Description of the task:
Which lines in the data contain the word "metal"? Please copy each of them.

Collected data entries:

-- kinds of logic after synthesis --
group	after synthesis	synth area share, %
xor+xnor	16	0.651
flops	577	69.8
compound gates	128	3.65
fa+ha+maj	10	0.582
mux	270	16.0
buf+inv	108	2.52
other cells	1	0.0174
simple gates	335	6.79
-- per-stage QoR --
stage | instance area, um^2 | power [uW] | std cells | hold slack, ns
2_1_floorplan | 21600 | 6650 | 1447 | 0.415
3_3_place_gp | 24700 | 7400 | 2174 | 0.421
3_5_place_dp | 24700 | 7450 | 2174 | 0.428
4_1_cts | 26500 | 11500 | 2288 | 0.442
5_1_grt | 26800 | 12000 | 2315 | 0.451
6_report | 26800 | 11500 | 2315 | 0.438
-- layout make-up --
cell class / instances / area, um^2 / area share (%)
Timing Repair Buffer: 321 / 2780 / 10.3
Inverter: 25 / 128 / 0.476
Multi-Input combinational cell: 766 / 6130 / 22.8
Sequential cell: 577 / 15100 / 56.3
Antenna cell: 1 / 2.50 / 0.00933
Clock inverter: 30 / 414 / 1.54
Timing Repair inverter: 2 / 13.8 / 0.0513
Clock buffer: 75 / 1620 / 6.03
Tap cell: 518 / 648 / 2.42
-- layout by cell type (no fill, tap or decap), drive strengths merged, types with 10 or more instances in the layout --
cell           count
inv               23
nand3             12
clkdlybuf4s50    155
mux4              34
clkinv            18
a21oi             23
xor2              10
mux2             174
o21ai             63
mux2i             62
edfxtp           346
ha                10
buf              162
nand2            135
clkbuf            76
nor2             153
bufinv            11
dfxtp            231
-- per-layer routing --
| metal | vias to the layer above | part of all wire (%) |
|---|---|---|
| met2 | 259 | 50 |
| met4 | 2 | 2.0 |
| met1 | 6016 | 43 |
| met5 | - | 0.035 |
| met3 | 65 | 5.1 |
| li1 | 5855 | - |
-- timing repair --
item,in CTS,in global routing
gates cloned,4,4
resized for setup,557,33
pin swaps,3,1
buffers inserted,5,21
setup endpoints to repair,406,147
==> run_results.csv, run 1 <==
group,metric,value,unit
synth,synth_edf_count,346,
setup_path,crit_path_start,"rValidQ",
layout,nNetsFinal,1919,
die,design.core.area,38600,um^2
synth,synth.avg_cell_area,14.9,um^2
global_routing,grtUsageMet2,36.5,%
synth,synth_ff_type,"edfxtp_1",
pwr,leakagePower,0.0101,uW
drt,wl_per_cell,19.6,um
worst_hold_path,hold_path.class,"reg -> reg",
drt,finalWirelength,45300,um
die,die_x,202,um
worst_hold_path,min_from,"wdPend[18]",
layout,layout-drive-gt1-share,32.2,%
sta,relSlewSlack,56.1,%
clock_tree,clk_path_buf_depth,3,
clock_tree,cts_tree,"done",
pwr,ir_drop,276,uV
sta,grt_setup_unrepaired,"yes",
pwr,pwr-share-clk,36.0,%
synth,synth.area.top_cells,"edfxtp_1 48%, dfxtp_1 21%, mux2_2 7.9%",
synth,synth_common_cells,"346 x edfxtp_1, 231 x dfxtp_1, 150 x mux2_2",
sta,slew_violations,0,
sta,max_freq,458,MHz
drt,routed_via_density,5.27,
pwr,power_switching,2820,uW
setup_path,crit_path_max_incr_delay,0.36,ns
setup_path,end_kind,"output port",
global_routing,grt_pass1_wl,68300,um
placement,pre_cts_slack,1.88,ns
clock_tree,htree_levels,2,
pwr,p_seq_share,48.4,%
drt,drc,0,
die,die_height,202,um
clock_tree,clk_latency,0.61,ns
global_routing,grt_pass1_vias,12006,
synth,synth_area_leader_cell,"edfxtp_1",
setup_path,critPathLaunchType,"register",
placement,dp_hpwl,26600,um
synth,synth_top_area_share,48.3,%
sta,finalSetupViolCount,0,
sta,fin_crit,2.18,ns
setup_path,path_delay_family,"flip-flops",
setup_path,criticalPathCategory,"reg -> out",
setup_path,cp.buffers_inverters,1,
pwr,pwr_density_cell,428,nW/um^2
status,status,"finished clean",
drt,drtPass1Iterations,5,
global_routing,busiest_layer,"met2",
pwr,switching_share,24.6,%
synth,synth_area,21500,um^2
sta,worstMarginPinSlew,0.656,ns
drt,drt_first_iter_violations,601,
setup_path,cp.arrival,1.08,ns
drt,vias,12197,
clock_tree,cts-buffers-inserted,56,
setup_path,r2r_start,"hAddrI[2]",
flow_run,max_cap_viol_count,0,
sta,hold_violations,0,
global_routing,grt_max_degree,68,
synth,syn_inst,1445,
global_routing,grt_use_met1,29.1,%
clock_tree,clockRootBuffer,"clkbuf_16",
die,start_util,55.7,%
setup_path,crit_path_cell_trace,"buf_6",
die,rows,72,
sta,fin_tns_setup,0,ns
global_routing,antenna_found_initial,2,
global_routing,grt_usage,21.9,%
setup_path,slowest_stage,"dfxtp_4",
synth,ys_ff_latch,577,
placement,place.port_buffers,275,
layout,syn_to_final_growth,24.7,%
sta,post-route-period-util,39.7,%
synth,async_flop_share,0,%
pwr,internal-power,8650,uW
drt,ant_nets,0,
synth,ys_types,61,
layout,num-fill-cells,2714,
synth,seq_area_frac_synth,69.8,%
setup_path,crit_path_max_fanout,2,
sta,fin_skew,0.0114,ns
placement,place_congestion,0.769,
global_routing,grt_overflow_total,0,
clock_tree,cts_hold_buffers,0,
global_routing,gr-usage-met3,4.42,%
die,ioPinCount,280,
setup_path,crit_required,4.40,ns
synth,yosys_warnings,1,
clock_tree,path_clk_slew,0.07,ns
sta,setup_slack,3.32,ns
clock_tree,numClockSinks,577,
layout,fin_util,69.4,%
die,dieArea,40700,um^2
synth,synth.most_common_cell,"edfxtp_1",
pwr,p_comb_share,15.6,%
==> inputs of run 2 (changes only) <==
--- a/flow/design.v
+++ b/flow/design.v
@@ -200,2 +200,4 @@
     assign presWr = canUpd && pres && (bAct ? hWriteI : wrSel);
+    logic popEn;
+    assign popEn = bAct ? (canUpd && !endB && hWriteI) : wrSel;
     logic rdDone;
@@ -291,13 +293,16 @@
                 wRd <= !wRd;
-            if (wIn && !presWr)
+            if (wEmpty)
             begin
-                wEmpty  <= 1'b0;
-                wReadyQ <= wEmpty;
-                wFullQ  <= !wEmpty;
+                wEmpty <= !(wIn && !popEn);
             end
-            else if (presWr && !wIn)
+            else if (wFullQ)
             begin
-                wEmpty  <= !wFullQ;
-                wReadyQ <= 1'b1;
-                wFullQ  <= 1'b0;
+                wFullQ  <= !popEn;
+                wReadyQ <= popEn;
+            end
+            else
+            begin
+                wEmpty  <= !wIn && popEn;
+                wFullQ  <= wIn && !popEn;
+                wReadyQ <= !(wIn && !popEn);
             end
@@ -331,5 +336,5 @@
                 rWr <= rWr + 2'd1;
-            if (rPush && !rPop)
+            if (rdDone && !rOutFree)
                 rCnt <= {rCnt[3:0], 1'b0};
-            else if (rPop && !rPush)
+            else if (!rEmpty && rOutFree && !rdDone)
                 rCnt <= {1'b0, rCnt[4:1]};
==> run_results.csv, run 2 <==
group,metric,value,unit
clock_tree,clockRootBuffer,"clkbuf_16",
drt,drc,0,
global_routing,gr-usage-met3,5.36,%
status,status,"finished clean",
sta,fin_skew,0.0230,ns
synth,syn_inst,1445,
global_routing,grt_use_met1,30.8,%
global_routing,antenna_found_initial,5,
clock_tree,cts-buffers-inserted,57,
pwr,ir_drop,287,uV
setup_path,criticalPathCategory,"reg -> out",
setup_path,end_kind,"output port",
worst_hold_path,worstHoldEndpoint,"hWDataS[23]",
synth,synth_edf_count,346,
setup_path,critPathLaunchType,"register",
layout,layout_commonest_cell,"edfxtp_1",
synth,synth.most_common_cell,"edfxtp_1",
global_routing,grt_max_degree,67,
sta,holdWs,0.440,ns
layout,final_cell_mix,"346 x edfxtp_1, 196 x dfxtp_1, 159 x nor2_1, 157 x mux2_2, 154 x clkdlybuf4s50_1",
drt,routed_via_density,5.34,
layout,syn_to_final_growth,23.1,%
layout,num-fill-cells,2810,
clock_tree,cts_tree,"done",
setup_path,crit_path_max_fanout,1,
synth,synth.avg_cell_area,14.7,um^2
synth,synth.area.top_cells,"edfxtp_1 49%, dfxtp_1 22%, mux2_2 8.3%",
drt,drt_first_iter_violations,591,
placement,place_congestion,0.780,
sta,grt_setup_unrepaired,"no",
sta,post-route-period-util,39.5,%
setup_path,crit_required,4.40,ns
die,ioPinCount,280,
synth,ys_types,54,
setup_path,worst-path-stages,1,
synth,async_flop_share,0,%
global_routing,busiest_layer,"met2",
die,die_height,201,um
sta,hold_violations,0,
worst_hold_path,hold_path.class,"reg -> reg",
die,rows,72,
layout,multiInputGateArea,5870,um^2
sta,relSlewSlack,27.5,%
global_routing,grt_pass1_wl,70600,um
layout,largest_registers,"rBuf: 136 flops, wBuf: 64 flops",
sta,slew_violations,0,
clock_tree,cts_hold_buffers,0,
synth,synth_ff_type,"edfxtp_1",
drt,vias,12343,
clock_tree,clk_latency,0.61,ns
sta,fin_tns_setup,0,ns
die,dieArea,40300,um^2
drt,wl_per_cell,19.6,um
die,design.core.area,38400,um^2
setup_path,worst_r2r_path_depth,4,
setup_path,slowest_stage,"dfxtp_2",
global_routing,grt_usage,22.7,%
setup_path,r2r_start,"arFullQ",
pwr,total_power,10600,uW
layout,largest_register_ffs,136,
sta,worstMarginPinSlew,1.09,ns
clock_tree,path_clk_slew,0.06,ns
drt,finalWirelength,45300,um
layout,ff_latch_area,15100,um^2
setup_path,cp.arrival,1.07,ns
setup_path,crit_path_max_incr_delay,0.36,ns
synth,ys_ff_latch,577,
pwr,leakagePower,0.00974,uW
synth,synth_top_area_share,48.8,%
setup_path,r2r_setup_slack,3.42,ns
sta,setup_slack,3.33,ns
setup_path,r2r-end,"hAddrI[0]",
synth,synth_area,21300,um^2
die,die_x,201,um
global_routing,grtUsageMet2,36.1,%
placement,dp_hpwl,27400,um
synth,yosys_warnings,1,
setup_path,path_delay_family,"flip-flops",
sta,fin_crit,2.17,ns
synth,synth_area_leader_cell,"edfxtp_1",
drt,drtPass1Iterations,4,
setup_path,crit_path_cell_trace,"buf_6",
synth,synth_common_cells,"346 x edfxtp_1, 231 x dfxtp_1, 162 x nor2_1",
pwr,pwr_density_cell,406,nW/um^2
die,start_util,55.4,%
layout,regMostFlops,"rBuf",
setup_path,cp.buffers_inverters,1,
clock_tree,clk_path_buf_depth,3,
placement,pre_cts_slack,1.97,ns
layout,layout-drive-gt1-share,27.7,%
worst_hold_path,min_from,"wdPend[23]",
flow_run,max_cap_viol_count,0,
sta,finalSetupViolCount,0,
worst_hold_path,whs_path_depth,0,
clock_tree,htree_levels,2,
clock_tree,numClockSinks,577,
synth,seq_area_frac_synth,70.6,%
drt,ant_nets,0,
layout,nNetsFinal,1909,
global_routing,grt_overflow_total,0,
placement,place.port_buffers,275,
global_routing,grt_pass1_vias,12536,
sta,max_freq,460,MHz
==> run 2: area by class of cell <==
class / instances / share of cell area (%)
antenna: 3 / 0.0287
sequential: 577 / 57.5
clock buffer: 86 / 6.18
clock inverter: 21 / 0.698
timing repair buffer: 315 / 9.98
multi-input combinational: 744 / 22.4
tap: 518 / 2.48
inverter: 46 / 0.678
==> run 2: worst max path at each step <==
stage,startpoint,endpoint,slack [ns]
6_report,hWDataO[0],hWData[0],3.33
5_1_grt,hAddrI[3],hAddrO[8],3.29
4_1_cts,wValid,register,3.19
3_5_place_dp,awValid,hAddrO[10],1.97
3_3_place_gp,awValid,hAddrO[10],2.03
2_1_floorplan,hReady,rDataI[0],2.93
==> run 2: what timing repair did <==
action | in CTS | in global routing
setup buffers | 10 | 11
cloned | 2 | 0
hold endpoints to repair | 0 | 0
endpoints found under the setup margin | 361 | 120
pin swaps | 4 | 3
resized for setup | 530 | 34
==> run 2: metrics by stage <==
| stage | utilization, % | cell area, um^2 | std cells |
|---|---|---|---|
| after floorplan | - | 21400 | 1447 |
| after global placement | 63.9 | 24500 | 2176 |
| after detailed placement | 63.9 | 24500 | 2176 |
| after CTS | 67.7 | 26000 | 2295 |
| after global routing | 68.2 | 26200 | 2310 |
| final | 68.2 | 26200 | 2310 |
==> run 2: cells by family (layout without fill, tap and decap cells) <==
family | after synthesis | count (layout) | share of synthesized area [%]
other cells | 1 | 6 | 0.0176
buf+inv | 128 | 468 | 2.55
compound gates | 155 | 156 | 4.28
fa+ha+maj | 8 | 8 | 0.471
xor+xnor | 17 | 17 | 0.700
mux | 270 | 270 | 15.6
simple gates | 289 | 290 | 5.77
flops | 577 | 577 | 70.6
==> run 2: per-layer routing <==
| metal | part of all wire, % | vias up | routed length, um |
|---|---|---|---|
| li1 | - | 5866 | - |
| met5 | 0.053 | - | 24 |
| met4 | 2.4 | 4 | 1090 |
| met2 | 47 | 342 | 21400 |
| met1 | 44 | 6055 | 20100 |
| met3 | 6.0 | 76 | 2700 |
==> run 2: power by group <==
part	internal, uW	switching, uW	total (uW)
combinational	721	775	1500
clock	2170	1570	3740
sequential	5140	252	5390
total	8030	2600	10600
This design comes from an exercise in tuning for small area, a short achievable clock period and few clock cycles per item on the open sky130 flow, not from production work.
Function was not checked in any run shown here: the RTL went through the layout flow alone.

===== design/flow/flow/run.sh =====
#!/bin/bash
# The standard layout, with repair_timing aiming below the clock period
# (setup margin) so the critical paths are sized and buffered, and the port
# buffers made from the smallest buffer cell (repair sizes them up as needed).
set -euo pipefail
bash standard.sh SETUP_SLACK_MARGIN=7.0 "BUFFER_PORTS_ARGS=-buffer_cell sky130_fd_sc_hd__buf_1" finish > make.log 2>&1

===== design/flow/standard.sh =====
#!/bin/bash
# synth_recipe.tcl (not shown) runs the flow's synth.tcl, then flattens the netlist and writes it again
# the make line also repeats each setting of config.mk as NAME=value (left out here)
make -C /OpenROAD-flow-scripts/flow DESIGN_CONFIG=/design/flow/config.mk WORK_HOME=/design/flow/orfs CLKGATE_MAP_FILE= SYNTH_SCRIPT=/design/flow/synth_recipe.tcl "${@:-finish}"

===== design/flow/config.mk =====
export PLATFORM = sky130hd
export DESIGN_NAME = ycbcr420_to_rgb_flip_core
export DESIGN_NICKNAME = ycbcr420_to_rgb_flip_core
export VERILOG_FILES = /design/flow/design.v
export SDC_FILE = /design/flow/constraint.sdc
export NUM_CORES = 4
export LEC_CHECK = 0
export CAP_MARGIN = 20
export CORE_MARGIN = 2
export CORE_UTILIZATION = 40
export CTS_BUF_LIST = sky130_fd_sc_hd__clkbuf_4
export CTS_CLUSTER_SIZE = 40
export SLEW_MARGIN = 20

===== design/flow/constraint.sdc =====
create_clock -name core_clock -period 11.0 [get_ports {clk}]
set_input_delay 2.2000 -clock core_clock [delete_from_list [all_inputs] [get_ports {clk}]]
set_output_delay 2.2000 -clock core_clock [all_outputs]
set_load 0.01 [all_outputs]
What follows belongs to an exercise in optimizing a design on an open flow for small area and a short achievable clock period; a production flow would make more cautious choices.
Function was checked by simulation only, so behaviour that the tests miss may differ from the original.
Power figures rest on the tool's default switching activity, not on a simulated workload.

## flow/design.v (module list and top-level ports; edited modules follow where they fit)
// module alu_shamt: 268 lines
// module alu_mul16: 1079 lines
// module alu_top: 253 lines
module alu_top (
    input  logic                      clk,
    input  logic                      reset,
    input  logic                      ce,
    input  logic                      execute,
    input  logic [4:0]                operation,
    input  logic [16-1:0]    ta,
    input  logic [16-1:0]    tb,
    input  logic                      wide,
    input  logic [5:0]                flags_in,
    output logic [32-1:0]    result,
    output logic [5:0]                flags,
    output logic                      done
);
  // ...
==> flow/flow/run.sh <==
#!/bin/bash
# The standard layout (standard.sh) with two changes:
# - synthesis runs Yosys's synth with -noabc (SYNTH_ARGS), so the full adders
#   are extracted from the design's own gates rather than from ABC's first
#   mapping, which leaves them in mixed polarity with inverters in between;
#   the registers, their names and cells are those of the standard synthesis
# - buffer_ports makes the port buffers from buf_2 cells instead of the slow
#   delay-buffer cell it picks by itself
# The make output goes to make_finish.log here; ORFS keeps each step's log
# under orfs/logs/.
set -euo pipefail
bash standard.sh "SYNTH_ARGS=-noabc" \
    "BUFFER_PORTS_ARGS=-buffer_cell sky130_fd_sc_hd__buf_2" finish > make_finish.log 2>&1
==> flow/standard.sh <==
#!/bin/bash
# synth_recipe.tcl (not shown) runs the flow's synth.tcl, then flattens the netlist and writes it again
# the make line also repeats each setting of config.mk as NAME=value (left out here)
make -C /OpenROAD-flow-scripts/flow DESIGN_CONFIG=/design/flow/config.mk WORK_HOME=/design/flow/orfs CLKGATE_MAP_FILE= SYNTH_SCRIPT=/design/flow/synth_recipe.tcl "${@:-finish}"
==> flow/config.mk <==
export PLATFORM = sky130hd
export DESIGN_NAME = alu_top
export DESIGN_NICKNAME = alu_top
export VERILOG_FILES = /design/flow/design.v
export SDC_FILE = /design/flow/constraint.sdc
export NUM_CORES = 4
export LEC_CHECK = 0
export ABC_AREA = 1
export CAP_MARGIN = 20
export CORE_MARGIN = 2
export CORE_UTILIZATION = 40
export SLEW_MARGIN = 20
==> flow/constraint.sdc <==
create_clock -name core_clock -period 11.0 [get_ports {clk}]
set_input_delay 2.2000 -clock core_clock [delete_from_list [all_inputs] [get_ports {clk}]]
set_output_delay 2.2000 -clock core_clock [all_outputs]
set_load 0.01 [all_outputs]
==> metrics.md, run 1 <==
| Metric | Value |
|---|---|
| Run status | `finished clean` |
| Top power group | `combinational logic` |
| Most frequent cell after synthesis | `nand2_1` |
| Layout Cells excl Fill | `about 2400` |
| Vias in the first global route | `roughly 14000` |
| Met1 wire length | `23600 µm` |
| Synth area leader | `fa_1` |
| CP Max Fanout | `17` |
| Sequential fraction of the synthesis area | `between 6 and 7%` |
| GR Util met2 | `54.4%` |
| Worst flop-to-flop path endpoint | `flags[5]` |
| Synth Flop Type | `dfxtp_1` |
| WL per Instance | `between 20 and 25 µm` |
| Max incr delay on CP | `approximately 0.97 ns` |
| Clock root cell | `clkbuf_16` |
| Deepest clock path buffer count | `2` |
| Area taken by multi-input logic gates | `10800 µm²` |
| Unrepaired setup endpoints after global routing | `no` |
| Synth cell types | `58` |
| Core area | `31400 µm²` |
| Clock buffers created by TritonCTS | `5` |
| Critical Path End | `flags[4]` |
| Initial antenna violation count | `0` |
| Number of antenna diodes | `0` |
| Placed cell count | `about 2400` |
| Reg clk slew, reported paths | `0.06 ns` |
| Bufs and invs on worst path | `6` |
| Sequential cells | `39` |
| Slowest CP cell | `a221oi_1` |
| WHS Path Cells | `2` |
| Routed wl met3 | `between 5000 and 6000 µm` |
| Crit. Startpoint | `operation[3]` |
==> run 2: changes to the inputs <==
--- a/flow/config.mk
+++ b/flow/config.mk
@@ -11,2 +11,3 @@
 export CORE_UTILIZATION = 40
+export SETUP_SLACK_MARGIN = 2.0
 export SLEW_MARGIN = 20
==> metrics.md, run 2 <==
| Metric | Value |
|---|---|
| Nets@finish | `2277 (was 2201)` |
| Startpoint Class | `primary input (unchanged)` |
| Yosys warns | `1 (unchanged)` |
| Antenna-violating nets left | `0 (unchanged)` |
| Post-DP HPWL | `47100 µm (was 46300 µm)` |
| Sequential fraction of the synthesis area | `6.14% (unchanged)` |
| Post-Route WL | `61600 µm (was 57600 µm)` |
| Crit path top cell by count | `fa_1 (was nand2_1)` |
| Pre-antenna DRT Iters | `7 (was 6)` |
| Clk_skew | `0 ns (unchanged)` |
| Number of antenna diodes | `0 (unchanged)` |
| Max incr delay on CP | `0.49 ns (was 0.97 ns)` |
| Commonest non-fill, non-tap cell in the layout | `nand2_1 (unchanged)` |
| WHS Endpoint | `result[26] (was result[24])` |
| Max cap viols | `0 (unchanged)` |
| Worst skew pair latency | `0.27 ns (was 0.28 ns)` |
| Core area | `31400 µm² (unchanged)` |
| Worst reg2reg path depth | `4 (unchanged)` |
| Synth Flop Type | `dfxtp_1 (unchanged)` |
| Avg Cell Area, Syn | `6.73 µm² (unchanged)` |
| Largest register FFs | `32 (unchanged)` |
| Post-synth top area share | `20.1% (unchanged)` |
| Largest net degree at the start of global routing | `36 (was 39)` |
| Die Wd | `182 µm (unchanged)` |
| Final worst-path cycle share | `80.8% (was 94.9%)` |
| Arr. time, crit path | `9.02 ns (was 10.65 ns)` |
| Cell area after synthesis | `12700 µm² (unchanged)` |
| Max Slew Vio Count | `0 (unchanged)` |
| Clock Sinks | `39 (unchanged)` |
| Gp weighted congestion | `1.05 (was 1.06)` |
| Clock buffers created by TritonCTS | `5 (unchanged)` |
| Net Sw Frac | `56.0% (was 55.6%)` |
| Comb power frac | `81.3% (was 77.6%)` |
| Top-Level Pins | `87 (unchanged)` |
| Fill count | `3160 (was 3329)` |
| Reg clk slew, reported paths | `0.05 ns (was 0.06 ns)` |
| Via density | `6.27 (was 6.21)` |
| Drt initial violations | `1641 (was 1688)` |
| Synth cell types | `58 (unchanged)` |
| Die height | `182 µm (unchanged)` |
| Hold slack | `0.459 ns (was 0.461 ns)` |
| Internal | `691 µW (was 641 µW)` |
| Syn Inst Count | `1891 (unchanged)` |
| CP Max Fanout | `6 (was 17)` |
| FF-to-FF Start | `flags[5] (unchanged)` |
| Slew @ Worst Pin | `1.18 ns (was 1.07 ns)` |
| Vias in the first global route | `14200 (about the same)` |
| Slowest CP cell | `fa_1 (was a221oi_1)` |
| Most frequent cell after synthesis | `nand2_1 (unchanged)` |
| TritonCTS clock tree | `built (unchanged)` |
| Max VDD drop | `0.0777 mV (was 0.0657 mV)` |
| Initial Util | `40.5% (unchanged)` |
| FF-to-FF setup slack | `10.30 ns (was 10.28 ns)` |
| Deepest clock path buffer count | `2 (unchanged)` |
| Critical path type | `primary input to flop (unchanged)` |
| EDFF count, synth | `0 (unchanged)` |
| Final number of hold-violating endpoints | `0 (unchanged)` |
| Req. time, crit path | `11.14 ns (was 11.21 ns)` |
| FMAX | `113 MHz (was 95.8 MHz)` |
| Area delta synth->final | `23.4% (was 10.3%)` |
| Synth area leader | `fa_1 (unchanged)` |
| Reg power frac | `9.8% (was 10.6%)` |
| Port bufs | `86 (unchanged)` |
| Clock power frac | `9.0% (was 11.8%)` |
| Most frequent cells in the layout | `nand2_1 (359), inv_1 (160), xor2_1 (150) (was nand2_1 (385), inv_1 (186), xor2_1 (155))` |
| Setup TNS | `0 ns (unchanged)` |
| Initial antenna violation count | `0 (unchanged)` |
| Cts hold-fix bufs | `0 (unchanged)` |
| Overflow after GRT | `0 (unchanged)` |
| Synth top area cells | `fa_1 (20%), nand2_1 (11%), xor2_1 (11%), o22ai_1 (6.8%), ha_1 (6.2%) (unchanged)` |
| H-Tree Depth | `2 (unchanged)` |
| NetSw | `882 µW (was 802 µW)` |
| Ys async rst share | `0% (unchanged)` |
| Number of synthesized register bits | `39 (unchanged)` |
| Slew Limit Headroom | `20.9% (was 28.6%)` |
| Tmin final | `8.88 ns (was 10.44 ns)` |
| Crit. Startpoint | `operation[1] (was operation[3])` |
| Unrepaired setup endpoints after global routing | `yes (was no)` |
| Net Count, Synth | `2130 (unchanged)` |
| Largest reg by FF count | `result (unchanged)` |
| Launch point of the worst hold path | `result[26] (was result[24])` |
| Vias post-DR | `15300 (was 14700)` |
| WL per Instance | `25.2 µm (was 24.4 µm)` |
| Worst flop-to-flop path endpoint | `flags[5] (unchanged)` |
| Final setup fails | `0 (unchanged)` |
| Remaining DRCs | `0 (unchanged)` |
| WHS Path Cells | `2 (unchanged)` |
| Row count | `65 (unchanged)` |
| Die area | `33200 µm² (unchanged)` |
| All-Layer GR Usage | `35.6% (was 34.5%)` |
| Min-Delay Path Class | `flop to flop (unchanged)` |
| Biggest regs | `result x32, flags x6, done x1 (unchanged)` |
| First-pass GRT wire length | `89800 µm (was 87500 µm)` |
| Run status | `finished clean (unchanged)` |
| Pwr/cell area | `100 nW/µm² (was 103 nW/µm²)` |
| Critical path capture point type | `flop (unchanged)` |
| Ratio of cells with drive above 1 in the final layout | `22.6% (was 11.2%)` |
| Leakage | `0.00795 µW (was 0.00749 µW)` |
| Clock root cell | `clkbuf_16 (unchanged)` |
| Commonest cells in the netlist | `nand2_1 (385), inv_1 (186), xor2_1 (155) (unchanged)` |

Exercise solution:
| metal | vias to the layer above | part of all wire (%) |
| metal | part of all wire, % | vias up | routed length, um |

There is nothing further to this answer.